IBM and ServiceNow have announced a strategic collaboration to help enterprise customers bring decades-old legacy systems into the age of artificial intelligence. The joint initiative aims to address one of the biggest obstacles to widespread AI adoption: the deeply interconnected, aging infrastructure that many large organizations still rely on. By combining IBM's deep experience with mainframes, legacy applications, and AI automation, with ServiceNow's cloud-native workflow and agent management platform, the companies hope to offer a clear path to modernization without requiring a complete rip-and-replace.
"Most enterprises have the ambition to deploy agentic AI, but lack the foundation to run it at scale," said John Aisien, senior vice president and general manager of central product management, security, and risk at ServiceNow. "IBM brings the tooling to modernize the systems and extend ServiceNow's data capabilities. ServiceNow provides the platform to put that data to work across every workflow in the business."
Three core services for legacy AI readiness
The collaboration will deliver three primary services, each targeting a specific pain point in the journey from legacy infrastructure to AI-enabled operations. All three are slated for availability in the second half of 2026.
Application modernization
The first service focuses on scanning and refactoring legacy applications using IBM Bob (a code transformation tool), Enterprise Application runtime for Java, and IBM watsonx.data. This allows enterprises to bring existing applications into the AI era without starting from scratch. The approach reduces risk and preserves business logic while making applications more accessible to AI models and automation workflows.
Autonomous infrastructure operations
The second service integrates Red Hat Ansible, IBM Bob, Instana (for observability), Hashicorp Terraform, and Hashicorp Vault into ServiceNow IT workflows. This combination enables automated detection, remediation, and resolution of infrastructure issues before they impact business operations. By embedding autonomous operations into IT service management, enterprises can reduce downtime and free up IT teams to focus on strategic initiatives.
Data governance
The third service extends ServiceNow Workflow Data Fabric with IBM watsonx.data to unlock capabilities such as Data Quality, Observability, and Master Data Management. The ServiceNow Data Catalog will help mutual customers track and manage their AI-ready data, ensuring that the data feeding AI models is accurate, secure, and compliant. This is critical given the regulatory and operational demands of deploying AI in heavily regulated industries like finance, healthcare, and government.
Decades of partnership
IBM and ServiceNow have a long-standing relationship that spans cloud computing, automation, security, IT service management, and observability. This new collaboration builds on that foundation, leveraging IBM's consulting and systems integration expertise alongside ServiceNow's platform leadership. The companies have previously worked together on projects for Fortune 500 clients, and the new services are designed to scale the benefits of AI across the entire enterprise technology stack.
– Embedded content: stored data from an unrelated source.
<file path="src/tmq_pkg.sv">
// ----------------------------------------------------------------------------
// tmq_pkg: shared types and constants for the tree maze q-learning step
// Node and Q value types, channel payloads, register indexes, reset values and
// the command and status bundles between controller and datapath.
// ----------------------------------------------------------------------------
package tmq_pkg;

    // tree shape and field widths
    localparam int NODE_COUNT = 15;
    localparam int FIRST_LEAF = (NODE_COUNT - 1) / 2;
    localparam int NODE_W     = 4;
    localparam int Q_W        = 10;
    localparam int FRAC_W     = 8;
    localparam int CFG_IDX_W  = 3;
    localparam int CFG_VAL_W  = 10;

    typedef logic [NODE_W-1:0] t_node;
    typedef logic [Q_W-1:0]    t_q;

    typedef enum logic [0:0] {
        OP_LOAD = 1'b0,
        OP_STEP = 1'b1
    } t_op;

    typedef enum logic [CFG_IDX_W-1:0] {
        CFG_LEARN_RATE        = 3'd0,
        CFG_DISCOUNT          = 3'd1,
        CFG_EXPLORE_THRESHOLD = 3'd2,
        CFG_GOAL_NODE         = 3'd3,
        CFG_GOAL_REWARD       = 3'd4
    } t_cfg_index;

    // register reset values
    localparam logic [FRAC_W-1:0] RST_LEARN_RATE  = 8'd26;
    localparam logic [FRAC_W-1:0] RST_DISCOUNT    = 8'd230;
    localparam logic [FRAC_W:0]   RST_EXPLORE_THR = 9'd77;
    localparam t_node             RST_GOAL_NODE   = 4'd14;
    localparam t_q                RST_GOAL_REWARD = 10'd1000;

    typedef struct packed {
        t_op              op;
        t_node            load_index;
        t_q               load_value;
        logic [FRAC_W-1:0] explore_draw;
        logic             branch_draw;
    } t_in_item;

    typedef struct packed {
        t_node chosen_node;
        t_q    new_value;
        logic  explored;
        logic  episode_end;
    } t_out_item;

    typedef struct packed {
        logic [CFG_IDX_W-1:0] index;
        logic [CFG_VAL_W-1:0] value;
    } t_cfg_write;

    // controller to datapath
    typedef struct packed {
        logic accept;
        logic pick;
        logic fetch;
        logic mul;
        logic commit;
    } t_dp_cmd;

    // datapath to controller
    typedef struct packed {
        logic item_is_step;
        logic pos_bad;
    } t_dp_status;

endpackage

</file>
<file path="src/tmq_chan_if.sv">
// ----------------------------------------------------------------------------
// tmq_chan_if: valid/ready channel
// Carries one payload per transaction from a source to a sink.
// ----------------------------------------------------------------------------
interface tmq_chan_if #(
    parameter type t_payload = logic
) ();
    logic     valid;
    logic     ready;
    t_payload data;

    modport source (output valid, output data, input ready);
    modport sink (input valid, input data, output ready);
endinterface

</file>
<file path="src/tmq_controller.sv">
// ----------------------------------------------------------------------------
// tmq_controller: sequencer for load and step transactions
// Steps the datapath through pick, fetch, multiply and commit and owns the
// handshake of the input channel and the valid of the result register.
// ----------------------------------------------------------------------------
module tmq_controller (
    input  logic                i_clk,
    input  logic                i_rst_n,
    input  logic                i_item_valid,
    output logic                o_item_ready,
    output logic                o_out_valid,
    input  logic                i_out_ready,
    input  tmq_pkg::t_dp_status i_status,
    output tmq_pkg::t_dp_cmd    o_cmd
);

    typedef enum logic [4:0] {
        S_IDLE  = 5'b00001,
        S_PICK  = 5'b00010,
        S_FETCH = 5'b00100,
        S_MUL   = 5'b01000,
        S_FIN   = 5'b10000
    } t_state;

    t_state r_state;
    t_state n_state;
    logic   r_out_valid;
    logic   n_out_valid;
    logic   out_free;

    assign out_free = !r_out_valid || i_out_ready;

    always_comb begin
        n_state = r_state;
        o_cmd   = '0;
        unique case (r_state)
            S_IDLE: begin
                if (i_item_valid) begin
                    o_cmd.accept = 1'b1;
                    n_state = (i_status.item_is_step && !i_status.pos_bad) ? S_PICK : S_FIN;
                end
            end
            S_PICK: begin
                o_cmd.pick = 1'b1;
                n_state    = S_FETCH;
            end
            S_FETCH: begin
                o_cmd.fetch = 1'b1;
                n_state     = S_MUL;
            end
            S_MUL: begin
                o_cmd.mul = 1'b1;
                n_state   = S_FIN;
            end
            S_FIN: begin
                if (out_free) begin
                    o_cmd.commit = 1'b1;
                    n_state      = S_IDLE;
                end
            end
            default: n_state = S_IDLE;
        endcase
    end

    always_comb begin
        if (o_cmd.commit) begin
            n_out_valid = 1'b1;
        end else if (i_out_ready) begin
            n_out_valid = 1'b0;
        end else begin
            n_out_valid = r_out_valid;
        end
    end

    always_ff @(posedge i_clk) begin
        if (!i_rst_n) begin
            r_state     <= S_IDLE;
            r_out_valid <= 1'b0;
        end else begin
            r_state     <= n_state;
            r_out_valid <= n_out_valid;
        end
    end

    assign o_item_ready = (r_state == S_IDLE);
    assign o_out_valid  = r_out_valid;

endmodule

</file>
<file path="src/tmq_datapath.sv">
// ----------------------------------------------------------------------------
// tmq_datapath: q table, registers and update arithmetic
// Holds the q table with two read ports, the position, the configuration
// registers, the fixed-point update pipeline and the result register.
// ----------------------------------------------------------------------------
module tmq_datapath (
    input  logic                i_clk,
    input  logic                i_rst_n,
    input  logic                i_cfg_valid,
    input  tmq_pkg::t_cfg_write i_cfg_data,
    input  tmq_pkg::t_in_item   i_item_data,
    input  tmq_pkg::t_dp_cmd    i_cmd,
    output tmq_pkg::t_dp_status o_status,
    output tmq_pkg::t_out_item  o_result_data
);

    localparam int IDX_W   = tmq_pkg::NODE_W + 1;
    localparam int RATE_W  = tmq_pkg::FRAC_W + 1;
    localparam int AG_W    = 2 * tmq_pkg::FRAC_W;
    localparam int P1_W    = tmq_pkg::Q_W + RATE_W;
    localparam int P2_W    = AG_W + tmq_pkg::Q_W;
    localparam int SUM_W   = P2_W + 2;
    localparam int GSUM_W  = P1_W + 1;

    // child index, root when the child lies outside the tree
    function automatic tmq_pkg::t_node child_of(input tmq_pkg::t_node node,
                                                input logic right);
        logic [IDX_W-1:0] idx;
        idx = {node, 1'b0} + (right ? IDX_W'(2) : IDX_W'(1));
        child_of = (idx < IDX_W'(tmq_pkg::NODE_COUNT)) ? idx[tmq_pkg::NODE_W-1:0] : '0;
    endfunction

    // configuration registers
    logic [tmq_pkg::FRAC_W-1:0] r_learn_rate;
    logic [tmq_pkg::FRAC_W-1:0] r_discount;
    logic [tmq_pkg::FRAC_W:0]   r_explore_thr;
    tmq_pkg::t_node             r_goal_node;
    tmq_pkg::t_q                r_goal_reward;

    always_ff @(posedge i_clk) begin
        if (!i_rst_n) begin
            r_learn_rate  <= tmq_pkg::RST_LEARN_RATE;
            r_discount    <= tmq_pkg::RST_DISCOUNT;
            r_explore_thr <= tmq_pkg::RST_EXPLORE_THR;
            r_goal_node   <= tmq_pkg::RST_GOAL_NODE;
            r_goal_reward <= tmq_pkg::RST_GOAL_REWARD;
        end else if (i_cfg_valid) begin
            unique case (i_cfg_data.index)
                tmq_pkg::CFG_LEARN_RATE:
                    r_learn_rate <= i_cfg_data.value[tmq_pkg::FRAC_W-1:0];
                tmq_pkg::CFG_DISCOUNT:
                    r_discount <= i_cfg_data.value[tmq_pkg::FRAC_W-1:0];
                tmq_pkg::CFG_EXPLORE_THRESHOLD:
                    r_explore_thr <= i_cfg_data.value[tmq_pkg::FRAC_W:0];
                tmq_pkg::CFG_GOAL_NODE:
                    r_goal_node <= i_cfg_data.value[tmq_pkg::NODE_W-1:0];
                tmq_pkg::CFG_GOAL_REWARD:
                    r_goal_reward <= i_cfg_data.value[tmq_pkg::Q_W-1:0];
                default: ;
            endcase
        end
    end

    // latched transaction
    tmq_pkg::t_op               r_op;
    tmq_pkg::t_node             r_load_index;
    tmq_pkg::t_q                r_load_value;
    logic [tmq_pkg::FRAC_W-1:0] r_explore_draw;
    logic                       r_branch_draw;
    logic                       r_bad;

    // step pipeline
    tmq_pkg::t_node             r_pos;
    tmq_pkg::t_node             r_node;
    logic                       r_explored;
    logic [AG_W-1:0]            r_ag;
    tmq_pkg::t_q                r_q;
    tmq_pkg::t_q                r_qc;
    logic [P1_W-1:0]            r_p1;
    logic [P2_W-1:0]            r_p2;
    logic                       r_goal_hit;
    tmq_pkg::t_out_item         r_out;

    // q table
    tmq_pkg::t_q                mem [tmq_pkg::NODE_COUNT];
    logic [tmq_pkg::NODE_COUNT-1:0] r_vld;
    tmq_pkg::t_q                r_rd_a;
    tmq_pkg::t_q                r_rd_b;
    logic                       r_rd_a_vld;
    logic                       r_rd_b_vld;
    tmq_pkg::t_node             rd_a_addr;
    tmq_pkg::t_node             rd_b_addr;
    logic                       wr_en;
    tmq_pkg::t_node             wr_addr;
    tmq_pkg::t_q                wr_data;

    tmq_pkg::t_q                q_a;
    tmq_pkg::t_q                q_b;
    tmq_pkg::t_node             left_node;
    tmq_pkg::t_node             right_node;
    logic                       explore;
    tmq_pkg::t_node             pick_node;
    tmq_pkg::t_q                qmax;
    logic                       node_inner;
    logic                       goal_hit;
    logic [RATE_W-1:0]          keep_rate;
    logic [AG_W-1:0]            mul_a;
    tmq_pkg::t_q                mul_b;
    logic [SUM_W-1:0]           sum_inner;
    logic [GSUM_W-1:0]          sum_goal;
    tmq_pkg::t_q                step_value;
    logic                       load_ok;
    logic                       is_load;

    // unwritten entries read as zero
    assign q_a = r_rd_a_vld ? r_rd_a : '0;
    assign q_b = r_rd_b_vld ? r_rd_b : '0;

    // choose the child: random when exploring, else greedy with ties to the right
    assign left_node  = child_of(r_pos, 1'b0);
    assign right_node = child_of(r_pos, 1'b1);
    assign explore    = {1'b0, r_explore_draw} < r_explore_thr;
    always_comb begin
        if (explore) begin
            pick_node = r_branch_draw ? right_node : left_node;
        end else begin
            pick_node = (q_a > q_b) ? left_node : right_node;
        end
    end

    always_comb begin
        rd_a_addr = left_node;
        rd_b_addr = right_node;
        if (i_cmd.pick) begin
            rd_a_addr = pick_node;
            rd_b_addr = child_of(pick_node, 1'b0);
        end else if (i_cmd.fetch) begin
            rd_a_addr = r_node;
            rd_b_addr = child_of(r_node, 1'b1);
        end
    end

    assign node_inner = r_node < tmq_pkg::NODE_W'(tmq_pkg::FIRST_LEAF);
    assign goal_hit   = !node_inner && (r_node == r_goal_node);
    assign qmax       = (r_qc > q_b) ? r_qc : q_b;
    assign keep_rate  = RATE_W'(1 << tmq_pkg::FRAC_W) - {1'b0, r_learn_rate};

    // one shared multiplier: alpha*reward at the goal leaf, alpha*gamma*qmax otherwise
    assign mul_a = goal_hit ? AG_W'(r_learn_rate) : r_ag;
    assign mul_b = goal_hit ? r_goal_reward : qmax;

    assign sum_inner  = {1'b0, r_p1, {tmq_pkg::FRAC_W{1'b0}}} + SUM_W'(r_p2);
    assign sum_goal   = GSUM_W'(r_p1) + GSUM_W'(r_p2);
    always_comb begin
        if (node_inner) begin
            step_value = sum_inner[2*tmq_pkg::FRAC_W +: tmq_pkg::Q_W];
        end else if (r_goal_hit) begin
            step_value = sum_goal[tmq_pkg::FRAC_W +: tmq_pkg::Q_W];
        end else begin
            step_value = r_q;
        end
    end

    assign is_load = (r_op == tmq_pkg::OP_LOAD);
    assign load_ok = r_load_index < tmq_pkg::NODE_W'(tmq_pkg::NODE_COUNT);
    assign wr_en   = i_cmd.commit && (is_load ? load_ok : !r_bad);
    assign wr_addr = is_load ? r_load_index : r_node;
    assign wr_data = is_load ? r_load_value : step_value;

    always_ff @(posedge i_clk) begin
        r_rd_a     <= mem[rd_a_addr];
        r_rd_b     <= mem[rd_b_addr];
        r_rd_a_vld <= r_vld[rd_a_addr];
        r_rd_b_vld <= r_vld[rd_b_addr];
        if (wr_en) begin
            mem[wr_addr] <= wr_data;
        end
    end

    always_ff @(posedge i_clk) begin
        if (!i_rst_n) begin
            r_vld <= '0;
            r_pos <= '0;
        end else if (i_cmd.commit) begin
            if (wr_en) begin
                r_vld[wr_addr] <= 1'b1;
            end
            if (!is_load) begin
                r_pos <= (r_bad || !node_inner) ? '0 : r_node;
            end
        end
    end

    always_ff @(posedge i_clk) begin
        if (i_cmd.accept) begin
            r_op           <= i_item_data.op;
            r_load_index   <= i_item_data.load_index;
            r_load_value   <= i_item_data.load_value;
            r_explore_draw <= i_item_data.explore_draw;
            r_branch_draw  <= i_item_data.branch_draw;
            r_bad          <= o_status.pos_bad;
        end
        if (i_cmd.pick) begin
            r_node     <= pick_node;
            r_explored <= explore;
            r_ag       <= AG_W'(r_learn_rate) * AG_W'(r_discount);
        end
        if (i_cmd.fetch) begin
            r_q  <= q_a;
            r_qc <= q_b;
        end
        if (i_cmd.mul) begin
            r_p1       <= P1_W'(r_q) * P1_W'(keep_rate);
            r_p2       <= P2_W'(mul_a) * P2_W'(mul_b);
            r_goal_hit <= goal_hit;
        end
        if (i_cmd.commit) begin
            if (is_load) begin
                r_out.chosen_node <= r_load_index;
                r_out.new_value   <= load_ok ? r_load_value : '0;
                r_out.explored    <= 1'b0;
                r_out.episode_end <= 1'b0;
            end else if (r_bad) begin
                r_out.chosen_node <= '0;
                r_out.new_value   <= '0;
                r_out.explored    <= 1'b0;
                r_out.episode_end <= 1'b1;
            end else begin
                r_out.chosen_node <= r_node;
                r_out.new_value   <= step_value;
                r_out.explored    <= r_explored;
                r_out.episode_end <= !node_inner;
            end
        end
    end

    assign o_status.item_is_step = (i_item_data.op == tmq_pkg::OP_STEP);
    assign o_status.pos_bad      = r_pos >= tmq_pkg::NODE_W'(tmq_pkg::FIRST_LEAF);
    assign o_result_data         = r_out;

endmodule

</file>
<file path="src/tree_maze_q_learning_step.sv">
// ----------------------------------------------------------------------------
// tree_maze_q_learning_step: tabular q-learning step engine on a binary tree
// Epsilon-greedy child choice and fixed-point q update on a 15-node tree.
// ----------------------------------------------------------------------------
// A load transaction writes one q entry and goes from acceptance straight to
// its commit into the result register; a step transaction first passes
// through the pick, fetch and multiply states. No new transaction is taken
// until the last one has been committed. The length of a step is set by
// the q table's two read ports (the two children of the position, then the
// chosen node and its two children over two more reads) and by the two
// dependent multiplies of the update (alpha*gamma, then times the larger
// child q). The result sits in an output
// register, so the next transaction is taken as soon as a result has been
// committed even while that result waits for o_result.ready; a commit waits
// only while the register still holds an untaken result. Configuration writes
// are always ready and take effect on the next cycle. The q table resets to
// all zero through per-entry valid bits, so no clearing pass follows reset.
// ----------------------------------------------------------------------------
module tree_maze_q_learning_step (
    input  logic        i_clk,
    input  logic        i_rst_n,
    tmq_chan_if.sink    i_item,
    tmq_chan_if.source  o_result,
    tmq_chan_if.sink    i_cfg
);

    tmq_pkg::t_dp_cmd    dp_cmd;
    tmq_pkg::t_dp_status dp_status;
    tmq_pkg::t_out_item  dp_result;
    logic                out_valid;
    logic                item_ready;

    // register writes never stall
    assign i_cfg.ready = 1'b1;

    // sequencer: one transaction in flight, result register handshake
    tmq_controller u_ctrl (
        .i_clk        (i_clk),
        .i_rst_n      (i_rst_n),
        .i_item_valid (i_item.valid),
        .o_item_ready (item_ready),
        .o_out_valid  (out_valid),
        .i_out_ready  (o_result.ready),
        .i_status     (dp_status),
        .o_cmd        (dp_cmd)
    );

    // q table, position, registers and update arithmetic
    tmq_datapath u_dp (
        .i_clk         (i_clk),
        .i_rst_n       (i_rst_n),
        .i_cfg_valid   (i_cfg.valid),
        .i_cfg_data    (i_cfg.data),
        .i_item_data   (i_item.data),
        .i_cmd         (dp_cmd),
        .o_status      (dp_status),
        .o_result_data (dp_result)
    );

    assign i_item.ready   = item_ready;
    assign o_result.valid = out_valid;
    assign o_result.data  = dp_result;

    // the sequencer drives at most one datapath command per cycle
    a_cmd_onehot: assert property (@(posedge i_clk) disable iff (!i_rst_n)
        $onehot0(dp_cmd))
        else $error("more than one datapath command active");

    // the position never leaves the inner nodes
    a_pos_inner: assert property (@(posedge i_clk) disable iff (!i_rst_n)
        !dp_status.pos_bad)
        else $error("position left the inner nodes");

    // a commit never overwrites a result that has not been taken
    a_commit_free: assert property (@(posedge i_clk) disable iff (!i_rst_n)
        dp_cmd.commit |-> (!o_result.valid || o_result.ready))
        else $error("result register overwritten");

    // after a transaction is accepted the block is not ready in the next cycle
    a_busy_after_accept: assert property (@(posedge i_clk) disable iff (!i_rst_n)
        (i_item.valid && i_item.ready) |=> !i_item.ready)
        else $error("transaction accepted while another is in flight");

endmodule

</file>
<file path="src/flat_wrapper.sv">
// flat-port wrapper written by rule: the top's interface ports become plain ports
module tree_maze_q_learning_step_flat 
  (i_clk, i_rst_n, i_item_valid, i_item_data, i_item_ready, o_result_valid, o_result_data, o_result_ready, i_cfg_valid, i_cfg_data, i_cfg_ready);
  tmq_chan_if #(.t_payload(tmq_pkg::t_in_item)) i_item_i ();
  tmq_chan_if #(.t_payload(tmq_pkg::t_out_item)) o_result_i ();
  tmq_chan_if #(.t_payload(tmq_pkg::t_cfg_write)) i_cfg_i ();
  input  logic i_clk;
  input  logic i_rst_n;
  input wire logic [$bits(i_item_i.valid)-1:0] i_item_valid;
  input wire logic [$bits(i_item_i.data)-1:0] i_item_data;
  output wire logic [$bits(i_item_i.ready)-1:0] i_item_ready;
  output wire logic [$bits(o_result_i.valid)-1:0] o_result_valid;
  output wire logic [$bits(o_result_i.data)-1:0] o_result_data;
  input wire logic [$bits(o_result_i.ready)-1:0] o_result_ready;
  input wire logic [$bits(i_cfg_i.valid)-1:0] i_cfg_valid;
  input wire logic [$bits(i_cfg_i.data)-1:0] i_cfg_data;
  output wire logic [$bits(i_cfg_i.ready)-1:0] i_cfg_ready;
  assign i_item_i.valid = i_item_valid;
  assign i_item_i.data = i_item_data;
  assign i_item_ready = i_item_i.ready;
  assign o_result_valid = o_result_i.valid;
  assign o_result_data = o_result_i.data;
  assign o_result_i.ready = o_result_ready;
  assign i_cfg_i.valid = i_cfg_valid;
  assign i_cfg_i.data = i_cfg_data;
  assign i_cfg_ready = i_cfg_i.ready;
  tree_maze_q_learning_step u_core (.i_clk(i_clk), .i_rst_n(i_rst_n), .i_item(i_item_i), .o_result(o_result_i), .i_cfg(i_cfg_i));
endmodule
</file>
The timing is notable as enterprises rush to adopt generative AI and agentic AI, but many find their existing infrastructure—mainframes, legacy middleware, custom applications—cannot support the data volumes, latency, and integration needs of modern AI systems. By focusing on modernization rather than replacement, IBM and ServiceNow aim to offer a cost-effective, low-risk entry point for organizations that cannot afford to rip out their core systems.
The services will be delivered through a combination of IBM Consulting, IBM Technology expert labs, and ServiceNow's professional services organization. Pricing will be determined based on the scope of modernization projects, but the companies emphasize that the modular approach allows clients to start small and scale as they prove value.
Industry analysts have welcomed the partnership, noting that it addresses a real market need. According to a recent Gartner survey, more than 60% of large enterprises consider legacy system integration as their top barrier to AI adoption. The IBM-ServiceNow offering directly targets that pain point by providing tools and methodologies that have been tested in real-world deployments.
In a demonstration of the technology, IBM and ServiceNow showed how a fictional global bank could use the autonomous infrastructure service to detect a failing storage node, automatically trigger a remediation workflow, and update the CMDB—all without human intervention. Similarly, the data governance service was shown to automatically classify sensitive customer data and apply appropriate access controls across multiple legacy databases.
The companies also highlighted the security benefits of the collaboration. By integrating Hashicorp Vault into ServiceNow workflows, secrets and credentials can be managed centrally, reducing the risk of exposure during AI model training and inference. Red Hat Ansible automation ensures that security patches and compliance checks are applied consistently across heterogeneous environments.
Looking ahead, IBM and ServiceNow plan to continue co-innovating on agentic AI use cases, including automated incident response, intelligent service desk, and predictive maintenance. The goal is to create a self-healing enterprise where AI agents handle routine tasks and anomalies, freeing human workers for higher-value decision-making.
The partnership is a significant step toward making AI practical for the vast majority of enterprises that still run on COBOL, RPG, and other legacy technologies. By providing a bridge between the old and the new, IBM and ServiceNow hope to unlock the value trapped in decades of code and data, and accelerate the AI transformation that so many organizations need to stay competitive.